Imelda Marcos, widow of Philippines dictator Fernando Marcos and sometimes called the Jacqueline Kennedy of the Philippines, was once said to have owned over 1,000 pairs of shoes. Whether this vast collection ever led her to reconsider the distorted and torture-prone match between foot its adornments is unknown. As an odds on bet, I imagine that Imelda just recognized the pain as part of the price for being social, for gaining attention from the chic and powerful. And nor was she alone -- women's shoe stores are far from out of common-sense business. There will always be some campy shoe designer to point out the 'beauty' and, more important, the kinship among women who seek out that beauty... or at any rate the agreement as to what that beauty might be.
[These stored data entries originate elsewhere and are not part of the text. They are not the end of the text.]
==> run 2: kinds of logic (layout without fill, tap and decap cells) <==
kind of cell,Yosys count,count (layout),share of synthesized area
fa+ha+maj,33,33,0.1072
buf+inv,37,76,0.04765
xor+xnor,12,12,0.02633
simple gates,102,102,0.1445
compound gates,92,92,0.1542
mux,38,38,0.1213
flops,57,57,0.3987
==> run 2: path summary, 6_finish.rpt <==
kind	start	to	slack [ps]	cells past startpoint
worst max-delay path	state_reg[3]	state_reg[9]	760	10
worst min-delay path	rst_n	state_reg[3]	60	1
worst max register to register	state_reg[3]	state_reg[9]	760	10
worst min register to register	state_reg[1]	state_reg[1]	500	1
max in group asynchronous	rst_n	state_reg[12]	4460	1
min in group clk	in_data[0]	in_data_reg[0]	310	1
### src/rtl/core/pfcc_pkg.sv
// ----------------------------------------------------------------------------
// pfcc_pkg
// Shared types and constants for the parent forest cycle checker.
// ----------------------------------------------------------------------------
`default_nettype none

package pfcc_pkg;

  localparam int MAX_NODES = 1024;
  localparam int IDX_W     = $clog2(MAX_NODES);
  localparam int CNT_W     = $clog2(MAX_NODES + 1);
  localparam int ENTRY_W   = IDX_W + 1;

  typedef enum logic [1:0] {
    ST_OK       = 2'd0,
    ST_RANGE    = 2'd1,
    ST_CYCLE    = 2'd2,
    ST_OVERFLOW = 2'd3
  } status_e;

  typedef enum logic [1:0] {
    MARK_UNSEEN = 2'd0,
    MARK_PATH   = 2'd1,
    MARK_DONE   = 2'd2,
    MARK_UNUSED = 2'd3
  } mark_e;

  // controller -> datapath
  typedef struct packed {
    logic    load;       // store the accepted node
    logic    walk_init;  // start, cursor to node 0
    logic    clr_wr;     // clear mark at start, step start
    logic    mark_wr;    // write mark at cursor
    mark_e   mark_val;
    logic    advance;    // cursor follows parent link
    logic    restart;    // cursor back to start
    logic    next_start; // start and cursor to start + 1
    logic    emit;       // load the result register
    status_e res_status;
  } pfcc_cmd_t;

  // datapath -> controller
  typedef struct packed {
    logic  ld_ovf;
    logic  ld_range;
    logic  start_last;
    logic  cur_dead;
    mark_e mark;
    logic  out_free;
  } pfcc_sts_t;

endpackage

`default_nettype wire

### src/rtl/core/pfcc_ctrl.sv
// ----------------------------------------------------------------------------
// pfcc_ctrl
// Sequencer for loading, visit map clearing and the two-pass chain walk.
// ----------------------------------------------------------------------------
`default_nettype none

module pfcc_ctrl (
  input  wire                 clk_i,
  input  wire                 rst_ni,
  input  wire                 s_axis_tvalid_i,
  input  wire                 s_axis_tlast_i,
  output logic                s_axis_tready_o,
  input  pfcc_pkg::pfcc_sts_t sts_i,
  output pfcc_pkg::pfcc_cmd_t cmd_o
);

  typedef enum logic [2:0] {
    S_LOAD,
    S_CLEAR,
    S_W1_RD,
    S_W1_EV,
    S_W2_RD,
    S_W2_EV,
    S_DONE
  } state_e;

  state_e              state_q, state_d;
  pfcc_pkg::status_e   res_q, res_d;
  logic                accept;

  assign s_axis_tready_o = (state_q == S_LOAD);
  assign accept          = s_axis_tvalid_i && s_axis_tready_o;

  always_comb begin
    state_d = state_q;
    res_d   = res_q;
    cmd_o   = '0;
    cmd_o.mark_val   = pfcc_pkg::MARK_UNSEEN;
    cmd_o.res_status = res_q;
    case (state_q)
      S_LOAD: begin
        cmd_o.load = accept;
        if (accept && s_axis_tlast_i) begin
          if (sts_i.ld_ovf) begin
            res_d   = pfcc_pkg::ST_OVERFLOW;
            state_d = S_DONE;
          end else if (sts_i.ld_range) begin
            res_d   = pfcc_pkg::ST_RANGE;
            state_d = S_DONE;
          end else begin
            cmd_o.walk_init = 1'b1;
            state_d         = S_CLEAR;
          end
        end
      end
      S_CLEAR: begin
        cmd_o.clr_wr = 1'b1;
        if (sts_i.start_last) begin
          cmd_o.walk_init = 1'b1;
          state_d         = S_W1_RD;
        end
      end
      S_W1_RD: begin
        if (sts_i.cur_dead) begin
          cmd_o.restart = 1'b1;
          state_d       = S_W2_RD;
        end else begin
          state_d = S_W1_EV;
        end
      end
      S_W1_EV: begin
        case (sts_i.mark)
          pfcc_pkg::MARK_UNSEEN: begin
            cmd_o.mark_wr  = 1'b1;
            cmd_o.mark_val = pfcc_pkg::MARK_PATH;
            cmd_o.advance  = 1'b1;
            state_d        = S_W1_RD;
          end
          pfcc_pkg::MARK_PATH: begin
            res_d   = pfcc_pkg::ST_CYCLE;
            state_d = S_DONE;
          end
          default: begin
            cmd_o.restart = 1'b1;
            state_d       = S_W2_RD;
          end
        endcase
      end
      S_W2_RD, S_W2_EV: begin
        if (state_q == S_W2_RD && !sts_i.cur_dead) begin
          state_d = S_W2_EV;
        end else if (state_q == S_W2_EV && sts_i.mark == pfcc_pkg::MARK_PATH) begin
          cmd_o.mark_wr  = 1'b1;
          cmd_o.mark_val = pfcc_pkg::MARK_DONE;
          cmd_o.advance  = 1'b1;
          state_d        = S_W2_RD;
        end else if (sts_i.start_last) begin
          res_d   = pfcc_pkg::ST_OK;
          state_d = S_DONE;
        end else begin
          cmd_o.next_start = 1'b1;
          state_d          = S_W1_RD;
        end
      end
      S_DONE: begin
        if (sts_i.out_free) begin
          cmd_o.emit = 1'b1;
          state_d    = S_LOAD;
        end
      end
      default: state_d = S_LOAD;
    endcase
  end

  always_ff @(posedge clk_i or negedge rst_ni) begin
    if (!rst_ni) begin
      state_q <= S_LOAD;
      res_q   <= pfcc_pkg::ST_OK;
    end else begin
      state_q <= state_d;
      res_q   <= res_d;
    end
  end

endmodule

`default_nettype wire

### config.mk
export PLATFORM = sky130hd
export DESIGN_NAME = pfcc_ctrl
export DESIGN_NICKNAME = d
export VERILOG_FILES = /design/src/rtl/core/pfcc_pkg.sv /design/src/rtl/core/pfcc_ctrl.sv
export SDC_FILE = /design/constraint.sdc
export NUM_CORES = 1
export LEC_CHECK = 0
export ABC_AREA = 1
export BUFFER_PORTS_ARGS = -buffer_cell sky130_fd_sc_hd__buf_2
export CAP_MARGIN = 20
export CORE_MARGIN = 2
export CORE_UTILIZATION = 41
export DETAILED_ROUTE_END_ITERATION = 16
export PLACE_DENSITY = 0.72
export SETUP_SLACK_MARGIN = 0.2
export SLEW_MARGIN = 10
export SYNTH_ARGS = -nofsm -noshare
export SYNTH_HDL_FRONTEND = slang
export SYNTH_SLANG_ARGS = --single-unit
### constraint.sdc
create_clock -name clk_i -period 1.2 [get_ports clk_i]
set_input_delay 0.12 -clock clk_i [delete_from_list [all_inputs] [get_ports clk_i]]
set_output_delay 0.12 -clock clk_i [all_outputs]
set_load 0.02 [all_outputs]
==> run summary <==
The final reports fail on negative setup slack. The repair_antennas step left the layout with diodes totalling 0. The arrival time at the worst endpoint came out at 1.36 ns. After synthesis, the cell types taking the most area are sky130_fd_sc_hd__dfrtp_1 (23%), sky130_fd_sc_hd__nand2_1 (19%), sky130_fd_sc_hd__nand3_1 (10%), sky130_fd_sc_hd__nor2_1 (7.5%), sky130_fd_sc_hd__inv_1 (6.8%). The via count of the first global-routing pass came out at 782. The standard cell area after detailed placement is 832.0 um^2. The worst min-delay path category is input pin to asynchronous set/reset pin. After routing the design area is 1106 um^2. The clock tree from TritonCTS is built.

For this run, design rule violations remaining after detail routing come to 0. The number of distinct library cells after synthesis is 20. The number of antenna violations at the first check in global routing is 0. The share of total power consumed by net switching came out at 51.77%. The proportion of power drawn by flip-flops and latches is 15.1%. Along the worst path, the maximum fanout reaches 6. Input and output buffers added on the ports amount to 23. For this design the total switching power over the nets is ~0.0014 W.

After technology mapping, the gate count stands at 92. The largest net degree at the start of global routing came out at 7. The final count of hold timing violations was 0. The die boundary height came out at 40.73 um. The buffer type at the clock tree root is sky130_fd_sc_hd__clkbuf_4. The final count of pins violating max slew was 0. The ratio of routed vias to standard cells is 5.405.

The combinational group share of total power is 77.3%. The global-route wire length before repair is 3229 um. The cell leakage power came out at 0.6139 nW. The number of routed nets with antenna violations came out at 0. The number of nets in the layout is 150. The routed layout has 827 vias. The max-cap violation count is 0. After floorplanning, the core was divided into 13 placement rows. The synthesized design devotes to its leading area cell type a little under a quarter of total area. The cell total after placement is approximately 140. The layout cell share with drive strength beyond 1 is approximately two thirds. The horizontal extent of the die is 40.73 um. The growth of design area from synthesis to finish is 100.0%. Static timing analysis puts the maximum clock frequency at 675.6 MHz. In the final routed layout, each cell accounts on average for roughly 15 um. The maximum count of clock buffers along a single path is 2. The power per cell area is 2499 nW/um^2. The area of the die came out at between 1500 and 2000 um^2. The critical path is of the flip-flop to primary output type. The final instance count without filler cells is 153. The number of levels the H-tree was split into is 1. The average cell area after synthesis came out at approximately 6 um^2. Detailed placement ended at an HPWL of 1388 um.

The length of the first detailed-routing pass in iterations is 4. The final design utilization came out at 86.08%. The fraction of the cycle the final worst path needs came out at 123.3%.

Setup repair after global routing could not meet its margin everywhere. The minimum period implied by the final worst setup slack came out at 1.480 ns. Once routing completed, OpenROAD measured the worst setup slack at -0.2802 ns.

Hold timing on the final database bottoms out at a slack of 0.2220 ns. Across the VDD grid, the largest voltage drop is 0.001628 V. The tree built by TritonCTS fans out to 5 sinks. The internal power contribution came out at 0.001333 W. After clock tree synthesis, the clock-pin slew on the worst setup and hold paths is 0.05 ns. The clock insertion delay at the later pin of the skew report came out at around 0.25 ns. 24 I/O pins were placed. The routability congestion estimate from global placement is 0.8442.

The total clock buffers created by CTS is 3. At the pin with the least slew margin, the transition time is 0.3174 ns. The setup violation total in the final timing report is 16. The register bit count reported by yosys is 5. The starting density of the core is between 40% and 50%. The final layout contains routed wiring with a total length of between 2000 and 2500 um.

The cell type with the largest total area after synthesis is sky130_fd_sc_hd__dfrtp_1. The number of nets handed over by synthesis was 103. The share of the Yosys chip area taken by registers is 22.62%. The worst setup path is captured at a primary output.

The largest clock skew in the final design came out at 0.006374 ns. The startpoint type of the worst setup path is a flip-flop. The area of the mapped netlist came out at around 550 um^2. The total congestion overflow is 0.

The violation count after the first detailed-routing iteration is 23. The clock network fraction of total power is 7.6%. The worst relative slew slack is 78.76%. The region available for standard cell placement spans roughly 1300 um^2.

After layout, the design draws a total of 0.002764 W. The aggregate global-route resource usage came out at 31.00%. The run finished, with violations left.

The required time of the worst setup path came out at around 1.1 ns. The count of synthesis-stage warnings from yosys came out at 0.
Everything so pretty, but at what price?

Yesterday, on an Internet Buddhist bulletin board I wrote:
I wonder how many of the frictions and kerfuffles of this life would fall flat on their face if there weren't an on-going, seldom-spoken premise that agreement assures truth. How often do I feel relieved and vindicated that a lot of people agree with me? "Compassion," "clarity," "enlightenment," "love" "God" and on and on.... Pretty often is the unfortunate answer. It is unfortunate because that agreement allows me to skip over the highly-annoying necessity of finding out for myself if something is true,
There is a difference between the applause-o-meter (or catcall-o-meter) and whatever it is that has some true meat on the bone.
An ex-Jesuit shrink friend of mine once observed mildly, "Life is a smorgasbord." And that strikes me as about right: Make your choice, shoulder the responsibility, be thankful for what proves nourishing ... and puke out the rest.
What a confounding balancing act -- to sacrifice truth, which is a lonely business, for the kinship of great agreements and applause. This is not to say that far-reaching social agreements are, of necessity, somehow false. Perhaps they are true. But so long as the comfort such agreement provides is the main reason for asserting the truth, to that extent there will always be doubt. Human beings are social critters, so, which would you rather have, a great circle of friends or a nailed-down, hard-won sense of the truth ... the kind that involves reflection and effort?

While waiting for my sandwich in a D'Angelo fast-food shop the other day, an elderly guy ahead of me was doing the same. "And how are you today, young fellow?" he asked me idly to pass the time away. "I'm fine, young fellow, " I replied playfully ... the two of us were clearly over 70. "You're right," he continued. "I am a young fellow...." and there were some more playful words to fill the space. "Yup," I agreed. "you lie to me and I'll lie to you...." and in between we can assert a warming kinship and encouragement.

Nothing wrong with all this, I suppose, but it did strike me as a small example of some tomfoolery that fooled no one and set itself up for a defeat in later times. When you're young, you're young; when you're old, you're old: What precisely is wrong about acknowledging the bareass evidence seen in whitening hair, too-straight-and-probably-false teeth, and the advance of wrinkles and Jell-O jowls?

I guess that after a certain age, the question might be asked, "Who cares if it's fact or fiction?" Maybe kinship is worth the sacrifice of truth; maybe truth is worth the sacrifice of kindhip. I do know it becomes harder and harder to walk into a personal outback that holds the keys to the truth ... it really is lonely and, when you get down to it, what the hell would anyone do with the truth if they had it?

1 comment:

  1. I guess i've come to believe that truth, like the straight line and justice are things that can only exist in our imagination. The universe is happily ignorant of such things. It all comes under the heading of magic in my view. We're better at imagining than doing it seems.